Saturday, January 08, 2011
Houses Divided
It will be an insular city, like all of them which would select us over them. Only it will take up every buildable acre between the sheer wilderness canyons on either flank to where the mountain grows too serious for civilization.
A homeowners group has already formed. It was a bone tossed to the wretched poors. A full 10% of the townhouses shall be reserved for the working stiffs. As those are designated the first built out on the plains without a view, they are the units first completed.
Okay, says the HOA for the poors, we're ready to move in.
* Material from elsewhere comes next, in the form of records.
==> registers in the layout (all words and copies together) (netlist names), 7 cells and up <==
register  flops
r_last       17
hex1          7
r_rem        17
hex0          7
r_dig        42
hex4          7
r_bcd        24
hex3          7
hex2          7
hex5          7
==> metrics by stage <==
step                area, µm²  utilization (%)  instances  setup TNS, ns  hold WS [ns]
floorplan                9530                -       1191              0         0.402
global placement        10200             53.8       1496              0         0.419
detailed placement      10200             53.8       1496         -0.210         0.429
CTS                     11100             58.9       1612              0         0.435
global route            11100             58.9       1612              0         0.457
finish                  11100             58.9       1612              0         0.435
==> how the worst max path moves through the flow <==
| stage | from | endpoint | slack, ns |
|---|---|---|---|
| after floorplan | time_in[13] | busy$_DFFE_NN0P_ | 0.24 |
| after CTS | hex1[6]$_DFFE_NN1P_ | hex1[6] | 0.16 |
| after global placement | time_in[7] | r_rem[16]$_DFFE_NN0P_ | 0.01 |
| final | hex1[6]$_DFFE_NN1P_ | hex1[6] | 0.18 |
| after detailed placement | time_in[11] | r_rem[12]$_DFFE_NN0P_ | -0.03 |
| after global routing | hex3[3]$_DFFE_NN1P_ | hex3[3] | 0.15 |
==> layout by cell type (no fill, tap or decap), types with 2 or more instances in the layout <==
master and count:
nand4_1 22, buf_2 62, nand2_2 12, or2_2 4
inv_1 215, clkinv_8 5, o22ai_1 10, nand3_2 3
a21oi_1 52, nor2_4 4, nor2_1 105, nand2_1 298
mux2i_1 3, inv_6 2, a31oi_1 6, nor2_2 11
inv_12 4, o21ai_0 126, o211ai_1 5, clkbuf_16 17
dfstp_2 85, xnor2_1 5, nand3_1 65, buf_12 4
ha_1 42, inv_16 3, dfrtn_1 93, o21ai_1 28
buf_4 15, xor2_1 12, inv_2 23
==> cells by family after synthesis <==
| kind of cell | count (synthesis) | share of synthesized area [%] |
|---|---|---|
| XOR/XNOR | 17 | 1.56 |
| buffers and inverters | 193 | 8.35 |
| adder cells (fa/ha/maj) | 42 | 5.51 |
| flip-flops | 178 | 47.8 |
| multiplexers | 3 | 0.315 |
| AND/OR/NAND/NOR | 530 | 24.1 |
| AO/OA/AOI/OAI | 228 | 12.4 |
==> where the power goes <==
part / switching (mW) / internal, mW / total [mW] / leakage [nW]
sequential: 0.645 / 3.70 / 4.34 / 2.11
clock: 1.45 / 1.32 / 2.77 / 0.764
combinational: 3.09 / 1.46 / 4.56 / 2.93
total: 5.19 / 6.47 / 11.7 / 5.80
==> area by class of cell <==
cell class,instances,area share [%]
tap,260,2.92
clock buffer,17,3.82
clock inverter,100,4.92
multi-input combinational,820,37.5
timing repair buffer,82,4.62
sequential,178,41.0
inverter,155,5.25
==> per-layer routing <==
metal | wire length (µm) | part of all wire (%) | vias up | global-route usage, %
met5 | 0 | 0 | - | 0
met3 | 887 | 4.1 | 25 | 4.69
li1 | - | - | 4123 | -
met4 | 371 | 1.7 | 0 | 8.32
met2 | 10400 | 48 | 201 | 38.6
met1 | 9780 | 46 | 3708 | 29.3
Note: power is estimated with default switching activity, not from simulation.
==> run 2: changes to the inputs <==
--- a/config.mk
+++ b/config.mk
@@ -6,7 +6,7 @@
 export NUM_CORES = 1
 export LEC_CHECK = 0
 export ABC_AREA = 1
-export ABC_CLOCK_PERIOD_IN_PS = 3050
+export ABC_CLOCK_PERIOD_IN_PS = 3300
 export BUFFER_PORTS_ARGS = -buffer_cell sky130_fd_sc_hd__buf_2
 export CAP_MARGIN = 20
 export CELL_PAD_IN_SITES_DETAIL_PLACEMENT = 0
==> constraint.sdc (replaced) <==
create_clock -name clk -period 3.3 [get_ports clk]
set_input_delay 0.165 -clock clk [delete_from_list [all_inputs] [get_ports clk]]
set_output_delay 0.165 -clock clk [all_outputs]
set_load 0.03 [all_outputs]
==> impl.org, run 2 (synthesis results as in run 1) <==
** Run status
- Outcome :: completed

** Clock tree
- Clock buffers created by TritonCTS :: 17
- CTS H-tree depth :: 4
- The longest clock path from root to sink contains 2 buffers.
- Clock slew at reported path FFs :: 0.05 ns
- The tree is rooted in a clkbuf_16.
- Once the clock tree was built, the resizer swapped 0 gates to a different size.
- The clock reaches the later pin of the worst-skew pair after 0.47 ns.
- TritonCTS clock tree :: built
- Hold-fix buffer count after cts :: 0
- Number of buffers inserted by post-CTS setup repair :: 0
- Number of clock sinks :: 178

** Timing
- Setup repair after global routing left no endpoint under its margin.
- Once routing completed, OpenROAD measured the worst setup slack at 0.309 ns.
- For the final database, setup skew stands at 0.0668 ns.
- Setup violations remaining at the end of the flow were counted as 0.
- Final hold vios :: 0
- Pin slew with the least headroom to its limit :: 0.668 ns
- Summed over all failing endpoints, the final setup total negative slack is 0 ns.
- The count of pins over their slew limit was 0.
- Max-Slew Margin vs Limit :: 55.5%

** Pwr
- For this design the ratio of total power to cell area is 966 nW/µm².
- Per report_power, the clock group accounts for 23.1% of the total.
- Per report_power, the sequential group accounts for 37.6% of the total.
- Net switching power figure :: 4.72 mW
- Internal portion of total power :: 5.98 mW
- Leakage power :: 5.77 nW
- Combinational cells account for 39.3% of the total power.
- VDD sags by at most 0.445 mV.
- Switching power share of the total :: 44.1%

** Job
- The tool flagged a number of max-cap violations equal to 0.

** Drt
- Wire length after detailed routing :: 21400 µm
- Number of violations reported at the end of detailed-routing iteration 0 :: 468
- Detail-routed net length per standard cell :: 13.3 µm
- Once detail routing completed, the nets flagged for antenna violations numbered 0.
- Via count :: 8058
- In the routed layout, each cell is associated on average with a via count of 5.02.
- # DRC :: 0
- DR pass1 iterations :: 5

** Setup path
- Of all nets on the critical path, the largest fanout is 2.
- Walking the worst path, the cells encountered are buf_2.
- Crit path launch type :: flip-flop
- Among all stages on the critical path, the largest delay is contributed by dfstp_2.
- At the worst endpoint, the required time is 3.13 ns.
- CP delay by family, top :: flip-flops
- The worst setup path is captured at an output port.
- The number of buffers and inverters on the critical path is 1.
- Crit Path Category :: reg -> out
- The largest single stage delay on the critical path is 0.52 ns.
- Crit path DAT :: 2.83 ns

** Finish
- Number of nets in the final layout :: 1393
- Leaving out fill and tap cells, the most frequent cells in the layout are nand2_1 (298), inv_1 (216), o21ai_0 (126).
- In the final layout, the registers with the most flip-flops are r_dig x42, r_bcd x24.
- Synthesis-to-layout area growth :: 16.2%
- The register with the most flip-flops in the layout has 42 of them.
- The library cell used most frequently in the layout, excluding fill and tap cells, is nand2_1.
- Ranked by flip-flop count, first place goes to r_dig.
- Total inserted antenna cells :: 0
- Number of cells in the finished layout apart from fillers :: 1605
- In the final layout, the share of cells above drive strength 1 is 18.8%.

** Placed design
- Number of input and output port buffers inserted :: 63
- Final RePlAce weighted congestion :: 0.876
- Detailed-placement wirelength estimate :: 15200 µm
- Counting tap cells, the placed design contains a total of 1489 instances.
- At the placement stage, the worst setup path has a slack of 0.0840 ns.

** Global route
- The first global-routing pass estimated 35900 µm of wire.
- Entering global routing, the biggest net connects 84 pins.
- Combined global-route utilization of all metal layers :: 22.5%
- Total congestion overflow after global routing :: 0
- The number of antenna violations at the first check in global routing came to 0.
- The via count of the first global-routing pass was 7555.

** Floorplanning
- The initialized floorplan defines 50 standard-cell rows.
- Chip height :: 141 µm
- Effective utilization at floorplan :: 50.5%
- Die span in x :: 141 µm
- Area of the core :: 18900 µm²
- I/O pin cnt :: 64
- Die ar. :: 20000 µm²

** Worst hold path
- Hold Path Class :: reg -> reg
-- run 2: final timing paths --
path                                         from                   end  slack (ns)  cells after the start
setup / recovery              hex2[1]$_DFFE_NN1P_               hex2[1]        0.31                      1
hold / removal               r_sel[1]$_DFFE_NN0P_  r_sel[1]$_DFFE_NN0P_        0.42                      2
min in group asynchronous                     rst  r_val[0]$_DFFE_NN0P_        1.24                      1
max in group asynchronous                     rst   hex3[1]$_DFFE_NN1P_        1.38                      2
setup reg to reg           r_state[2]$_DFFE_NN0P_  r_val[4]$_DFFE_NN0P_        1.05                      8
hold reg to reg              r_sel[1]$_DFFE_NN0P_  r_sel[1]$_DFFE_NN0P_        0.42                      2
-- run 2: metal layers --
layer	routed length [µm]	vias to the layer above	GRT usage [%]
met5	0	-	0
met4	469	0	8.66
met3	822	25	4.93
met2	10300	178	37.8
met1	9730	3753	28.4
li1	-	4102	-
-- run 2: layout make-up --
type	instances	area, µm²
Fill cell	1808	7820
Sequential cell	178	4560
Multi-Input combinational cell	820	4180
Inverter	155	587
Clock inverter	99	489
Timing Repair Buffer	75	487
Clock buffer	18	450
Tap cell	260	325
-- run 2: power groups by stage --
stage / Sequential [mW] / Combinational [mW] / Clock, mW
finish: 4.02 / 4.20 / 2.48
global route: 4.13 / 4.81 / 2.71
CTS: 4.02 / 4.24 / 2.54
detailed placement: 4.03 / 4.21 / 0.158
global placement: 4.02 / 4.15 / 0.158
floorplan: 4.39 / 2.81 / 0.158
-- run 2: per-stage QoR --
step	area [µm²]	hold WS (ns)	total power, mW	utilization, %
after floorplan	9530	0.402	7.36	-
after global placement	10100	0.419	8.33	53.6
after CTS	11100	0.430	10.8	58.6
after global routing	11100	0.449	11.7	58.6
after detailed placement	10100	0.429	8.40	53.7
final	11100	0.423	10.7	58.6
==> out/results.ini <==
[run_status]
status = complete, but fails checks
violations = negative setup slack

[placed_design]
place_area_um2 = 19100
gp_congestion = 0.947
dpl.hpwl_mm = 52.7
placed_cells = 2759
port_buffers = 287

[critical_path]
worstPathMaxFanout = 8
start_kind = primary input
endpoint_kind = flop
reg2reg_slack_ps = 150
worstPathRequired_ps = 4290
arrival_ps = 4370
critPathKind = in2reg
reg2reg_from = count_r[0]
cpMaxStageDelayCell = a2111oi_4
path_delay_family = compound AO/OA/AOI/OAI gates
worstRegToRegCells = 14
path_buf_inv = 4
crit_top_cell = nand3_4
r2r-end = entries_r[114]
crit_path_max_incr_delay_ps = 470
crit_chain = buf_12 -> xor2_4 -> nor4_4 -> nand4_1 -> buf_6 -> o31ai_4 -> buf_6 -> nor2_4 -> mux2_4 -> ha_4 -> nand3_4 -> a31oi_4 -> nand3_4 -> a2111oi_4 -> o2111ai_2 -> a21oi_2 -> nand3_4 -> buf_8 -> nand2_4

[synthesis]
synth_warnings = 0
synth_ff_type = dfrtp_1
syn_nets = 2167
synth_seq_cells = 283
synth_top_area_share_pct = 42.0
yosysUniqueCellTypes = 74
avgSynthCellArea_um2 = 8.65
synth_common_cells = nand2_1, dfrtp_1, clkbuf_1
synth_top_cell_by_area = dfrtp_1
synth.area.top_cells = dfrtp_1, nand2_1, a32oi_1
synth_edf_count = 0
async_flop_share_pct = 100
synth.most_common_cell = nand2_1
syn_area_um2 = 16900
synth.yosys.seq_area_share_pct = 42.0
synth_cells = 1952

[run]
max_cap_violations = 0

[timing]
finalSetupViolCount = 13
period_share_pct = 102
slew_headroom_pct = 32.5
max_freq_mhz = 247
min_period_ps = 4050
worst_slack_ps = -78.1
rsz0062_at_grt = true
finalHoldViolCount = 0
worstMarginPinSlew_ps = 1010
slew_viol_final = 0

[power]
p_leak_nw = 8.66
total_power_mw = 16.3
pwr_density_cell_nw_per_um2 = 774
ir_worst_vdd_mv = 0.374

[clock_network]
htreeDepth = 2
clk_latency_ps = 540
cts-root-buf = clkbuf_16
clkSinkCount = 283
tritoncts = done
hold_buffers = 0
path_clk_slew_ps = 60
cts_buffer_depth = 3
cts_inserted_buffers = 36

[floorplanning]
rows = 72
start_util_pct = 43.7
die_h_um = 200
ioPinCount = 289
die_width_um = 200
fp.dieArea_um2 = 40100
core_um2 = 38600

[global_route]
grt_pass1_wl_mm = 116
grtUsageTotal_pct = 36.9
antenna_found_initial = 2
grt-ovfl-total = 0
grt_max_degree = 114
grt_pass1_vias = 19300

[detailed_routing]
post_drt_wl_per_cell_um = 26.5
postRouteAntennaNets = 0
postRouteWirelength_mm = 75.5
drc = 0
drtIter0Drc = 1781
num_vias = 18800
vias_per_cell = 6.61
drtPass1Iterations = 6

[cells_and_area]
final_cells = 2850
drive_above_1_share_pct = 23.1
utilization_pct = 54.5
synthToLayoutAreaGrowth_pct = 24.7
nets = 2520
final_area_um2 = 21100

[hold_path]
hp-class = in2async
==> src/flat_wrapper.sv <==
// flat-port wrapper written by rule: the top's interface ports become plain ports
module apb_bus_master_flat 
#(
    parameter int TIMEOUT = 255
)
  (clk, reset, transfer, write, addr, wdata, strb, rdata, ready, err, apb_PADDR, apb_PWDATA, apb_PWRITE, apb_PSTRB, apb_PENABLE, apb_PSEL0, apb_PSEL1, apb_PSEL2, apb_PSEL3, apb_PSEL4, apb_PRDATA0, apb_PRDATA1, apb_PRDATA2, apb_PRDATA3, apb_PRDATA4, apb_PREADY0, apb_PREADY1, apb_PREADY2, apb_PREADY3, apb_PREADY4);
  apb_bus_master_if apb_i ();
  input  logic clk;
  input  logic reset;
  input  logic transfer;
  input  logic write;
  input  logic [31:0] addr;
  input  logic [31:0] wdata;
  input  logic [2:0] strb;
  output logic [31:0] rdata;
  output logic ready;
  output logic err;
  output wire logic [$bits(apb_i.PADDR)-1:0] apb_PADDR;
  output wire logic [$bits(apb_i.PWDATA)-1:0] apb_PWDATA;
  output wire logic [$bits(apb_i.PWRITE)-1:0] apb_PWRITE;
  output wire logic [$bits(apb_i.PSTRB)-1:0] apb_PSTRB;
  output wire logic [$bits(apb_i.PENABLE)-1:0] apb_PENABLE;
  output wire logic [$bits(apb_i.PSEL0)-1:0] apb_PSEL0;
  output wire logic [$bits(apb_i.PSEL1)-1:0] apb_PSEL1;
  output wire logic [$bits(apb_i.PSEL2)-1:0] apb_PSEL2;
  output wire logic [$bits(apb_i.PSEL3)-1:0] apb_PSEL3;
  output wire logic [$bits(apb_i.PSEL4)-1:0] apb_PSEL4;
  input wire logic [$bits(apb_i.PRDATA0)-1:0] apb_PRDATA0;
  input wire logic [$bits(apb_i.PRDATA1)-1:0] apb_PRDATA1;
  input wire logic [$bits(apb_i.PRDATA2)-1:0] apb_PRDATA2;
  input wire logic [$bits(apb_i.PRDATA3)-1:0] apb_PRDATA3;
  input wire logic [$bits(apb_i.PRDATA4)-1:0] apb_PRDATA4;
  input wire logic [$bits(apb_i.PREADY0)-1:0] apb_PREADY0;
  input wire logic [$bits(apb_i.PREADY1)-1:0] apb_PREADY1;
  input wire logic [$bits(apb_i.PREADY2)-1:0] apb_PREADY2;
  input wire logic [$bits(apb_i.PREADY3)-1:0] apb_PREADY3;
  input wire logic [$bits(apb_i.PREADY4)-1:0] apb_PREADY4;
  assign apb_PADDR = apb_i.PADDR;
  assign apb_PWDATA = apb_i.PWDATA;
  assign apb_PWRITE = apb_i.PWRITE;
  assign apb_PSTRB = apb_i.PSTRB;
  assign apb_PENABLE = apb_i.PENABLE;
  assign apb_PSEL0 = apb_i.PSEL0;
  assign apb_PSEL1 = apb_i.PSEL1;
  assign apb_PSEL2 = apb_i.PSEL2;
  assign apb_PSEL3 = apb_i.PSEL3;
  assign apb_PSEL4 = apb_i.PSEL4;
  assign apb_i.PRDATA0 = apb_PRDATA0;
  assign apb_i.PRDATA1 = apb_PRDATA1;
  assign apb_i.PRDATA2 = apb_PRDATA2;
  assign apb_i.PRDATA3 = apb_PRDATA3;
  assign apb_i.PRDATA4 = apb_PRDATA4;
  assign apb_i.PREADY0 = apb_PREADY0;
  assign apb_i.PREADY1 = apb_PREADY1;
  assign apb_i.PREADY2 = apb_PREADY2;
  assign apb_i.PREADY3 = apb_PREADY3;
  assign apb_i.PREADY4 = apb_PREADY4;
  apb_bus_master #(.TIMEOUT(TIMEOUT)) u_core (.clk(clk), .reset(reset), .transfer(transfer), .write(write), .addr(addr), .wdata(wdata), .strb(strb), .rdata(rdata), .ready(ready), .err(err), .apb(apb_i));
endmodule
Not so fast, says contractor Bilge Builders and financiers Acme Hushfund, for if the poors move in now, we won't be able to sell the upscale units higher up.
Too bad, say the poors. Give us the keys. Forget you, say Acme, come only when you're called.
Lawsuits brewing on the rocky plains. Lawyers gathering like gulls at the dump. An ex parte halts all building.
Everyone sits, or waits in the corridors of the courthouse. Out on the lonesome prairie, nothing moves. Each side blames the other. If we wait, our poor clients will never be able to moves in, for the project shall never be completed. If the lower sector be trashed, then the building shall end anyway, for who wanted to invest the amount necessary to return our investment on a slum?
The judge sought mediation, suggested arbitration, tried to force settlement. Nothing worked. First he would have to reconfigure human nature.
Out in the red sandy foothills, dust blows over walls unable to hold out the ravages of human nature.